In order to support the advanced autonomy programs of the US Navy, predictive and adaptive shipboard machinery systems are generaly used. The objective in this effort has been to enable real time predictive capability to help achieve a much higher degree of autonomy than has been achieved so far. Advanced automation clearly lead to reduced manning and increased ship capability, ship survivability, and enhance the mission effectiveness, and is hence an important objective for the US Navy. In this project the actuator-valve systems as a critical part of the automation system are analyzed. Using physics-based high fidelity modeling, this research provides a set of tools to help understand, predict, optimize, and control the real performance of these complex systems.

Mathematical modeling and analysis: We derive with high fidelity the mathematical model for the behavior analysis of butterfly valves driven by solenoid actuators using multiphysics models. Based on that model, the dynamics of the valve was analyzed. The results have shown some nonlinearities responses to be considered in order to uncover harmful phenomena captured in the practice.

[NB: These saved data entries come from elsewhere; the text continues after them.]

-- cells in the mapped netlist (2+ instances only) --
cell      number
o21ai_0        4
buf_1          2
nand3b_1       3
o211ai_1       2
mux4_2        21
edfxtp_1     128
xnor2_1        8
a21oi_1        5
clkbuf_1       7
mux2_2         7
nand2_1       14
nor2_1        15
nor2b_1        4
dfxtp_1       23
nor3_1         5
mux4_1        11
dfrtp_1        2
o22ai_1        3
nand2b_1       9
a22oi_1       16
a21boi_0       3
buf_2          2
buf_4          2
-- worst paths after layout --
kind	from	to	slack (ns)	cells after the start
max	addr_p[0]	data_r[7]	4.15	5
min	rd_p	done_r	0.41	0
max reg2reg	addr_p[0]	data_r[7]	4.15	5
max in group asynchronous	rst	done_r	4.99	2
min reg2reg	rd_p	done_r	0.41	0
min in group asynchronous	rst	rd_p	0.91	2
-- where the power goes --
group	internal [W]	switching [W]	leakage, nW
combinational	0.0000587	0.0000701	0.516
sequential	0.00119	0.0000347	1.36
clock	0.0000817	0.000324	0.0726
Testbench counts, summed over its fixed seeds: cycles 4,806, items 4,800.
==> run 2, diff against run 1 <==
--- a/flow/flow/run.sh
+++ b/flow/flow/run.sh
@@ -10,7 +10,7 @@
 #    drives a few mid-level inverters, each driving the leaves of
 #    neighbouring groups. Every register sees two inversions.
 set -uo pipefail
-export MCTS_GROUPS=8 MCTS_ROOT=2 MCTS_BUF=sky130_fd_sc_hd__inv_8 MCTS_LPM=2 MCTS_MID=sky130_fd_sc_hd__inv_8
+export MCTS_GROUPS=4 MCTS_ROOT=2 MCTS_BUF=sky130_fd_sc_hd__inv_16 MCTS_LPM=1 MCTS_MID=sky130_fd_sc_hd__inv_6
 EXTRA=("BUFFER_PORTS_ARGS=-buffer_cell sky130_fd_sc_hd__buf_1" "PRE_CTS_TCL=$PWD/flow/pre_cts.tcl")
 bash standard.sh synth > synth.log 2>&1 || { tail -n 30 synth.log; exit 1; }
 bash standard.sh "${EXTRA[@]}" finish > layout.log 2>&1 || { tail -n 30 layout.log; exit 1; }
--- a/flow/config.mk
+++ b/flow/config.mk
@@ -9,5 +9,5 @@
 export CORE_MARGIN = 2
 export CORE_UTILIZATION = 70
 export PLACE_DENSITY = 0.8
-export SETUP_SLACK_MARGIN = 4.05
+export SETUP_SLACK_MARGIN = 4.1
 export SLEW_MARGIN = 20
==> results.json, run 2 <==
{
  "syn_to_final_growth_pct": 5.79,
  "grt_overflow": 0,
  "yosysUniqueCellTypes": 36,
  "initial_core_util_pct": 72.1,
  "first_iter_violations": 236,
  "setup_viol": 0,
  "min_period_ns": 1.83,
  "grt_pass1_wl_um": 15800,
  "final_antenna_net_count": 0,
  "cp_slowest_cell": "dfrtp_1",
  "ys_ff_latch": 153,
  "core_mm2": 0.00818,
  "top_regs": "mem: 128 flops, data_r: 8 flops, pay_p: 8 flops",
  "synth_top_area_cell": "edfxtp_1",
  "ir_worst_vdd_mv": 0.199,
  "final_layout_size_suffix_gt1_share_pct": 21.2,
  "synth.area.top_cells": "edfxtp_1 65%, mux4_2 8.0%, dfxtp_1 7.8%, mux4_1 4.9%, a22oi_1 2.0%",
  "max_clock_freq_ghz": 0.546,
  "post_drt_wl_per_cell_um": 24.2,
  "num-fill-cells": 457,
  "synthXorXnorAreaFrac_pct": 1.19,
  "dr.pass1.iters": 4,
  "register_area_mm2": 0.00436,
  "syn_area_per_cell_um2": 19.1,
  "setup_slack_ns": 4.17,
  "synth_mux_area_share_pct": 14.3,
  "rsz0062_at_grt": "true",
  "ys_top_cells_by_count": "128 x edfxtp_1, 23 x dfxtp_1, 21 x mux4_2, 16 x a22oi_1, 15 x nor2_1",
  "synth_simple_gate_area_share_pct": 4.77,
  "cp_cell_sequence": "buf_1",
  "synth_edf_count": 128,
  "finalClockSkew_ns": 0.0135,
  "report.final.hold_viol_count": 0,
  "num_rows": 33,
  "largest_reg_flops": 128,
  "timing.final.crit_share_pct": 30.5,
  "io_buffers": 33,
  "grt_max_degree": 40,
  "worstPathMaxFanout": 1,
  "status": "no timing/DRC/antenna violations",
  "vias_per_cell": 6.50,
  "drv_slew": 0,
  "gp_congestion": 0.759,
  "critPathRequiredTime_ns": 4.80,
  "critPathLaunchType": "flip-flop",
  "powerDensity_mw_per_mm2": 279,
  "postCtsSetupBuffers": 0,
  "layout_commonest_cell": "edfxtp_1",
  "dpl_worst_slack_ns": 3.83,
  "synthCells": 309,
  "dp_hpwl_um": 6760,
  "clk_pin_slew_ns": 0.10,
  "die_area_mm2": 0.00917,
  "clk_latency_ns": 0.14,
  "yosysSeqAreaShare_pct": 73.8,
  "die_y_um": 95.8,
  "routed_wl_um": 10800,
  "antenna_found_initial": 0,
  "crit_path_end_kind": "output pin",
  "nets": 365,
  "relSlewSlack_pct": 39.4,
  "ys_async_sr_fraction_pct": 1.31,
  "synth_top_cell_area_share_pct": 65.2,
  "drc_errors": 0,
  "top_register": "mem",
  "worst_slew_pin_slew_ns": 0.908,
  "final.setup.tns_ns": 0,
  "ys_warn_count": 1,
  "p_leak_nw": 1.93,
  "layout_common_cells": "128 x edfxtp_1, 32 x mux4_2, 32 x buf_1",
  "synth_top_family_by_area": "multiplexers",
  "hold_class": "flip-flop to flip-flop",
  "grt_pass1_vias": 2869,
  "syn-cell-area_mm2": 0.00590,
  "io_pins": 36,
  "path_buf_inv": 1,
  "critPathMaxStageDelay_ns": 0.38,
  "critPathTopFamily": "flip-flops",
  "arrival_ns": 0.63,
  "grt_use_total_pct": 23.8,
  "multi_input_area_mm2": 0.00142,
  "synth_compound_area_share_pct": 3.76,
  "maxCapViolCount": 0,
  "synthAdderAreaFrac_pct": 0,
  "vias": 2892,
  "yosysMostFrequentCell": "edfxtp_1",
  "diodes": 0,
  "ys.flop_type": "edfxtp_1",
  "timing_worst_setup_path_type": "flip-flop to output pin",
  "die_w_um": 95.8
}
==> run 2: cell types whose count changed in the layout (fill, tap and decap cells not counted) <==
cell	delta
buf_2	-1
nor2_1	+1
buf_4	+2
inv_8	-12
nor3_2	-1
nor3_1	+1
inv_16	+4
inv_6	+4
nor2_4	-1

• The complex interplay between the electromagnetic, hydrodynamic and mechanical forces leads to a funda- mentally multiphysical, nonlinear dynamical model.
• The static on–off angle linearly increases with the time constant of the electric circuit
• The critical (cut-off) angle for stability depends nonlinearly on the inlet velocity and the seating coefficient.
• The cut-off velocity decreases as the cut-off angle increases.
• The inlet velocity can sift the frequency response curve
• The system is also shown to exhibit complex nonlinear phenomena such as hysteresis, horseshoes chaos, crisis and transient chaotic responses.

Optimal design

The results of the optimization indicated that energy optimization is associated with the following observations.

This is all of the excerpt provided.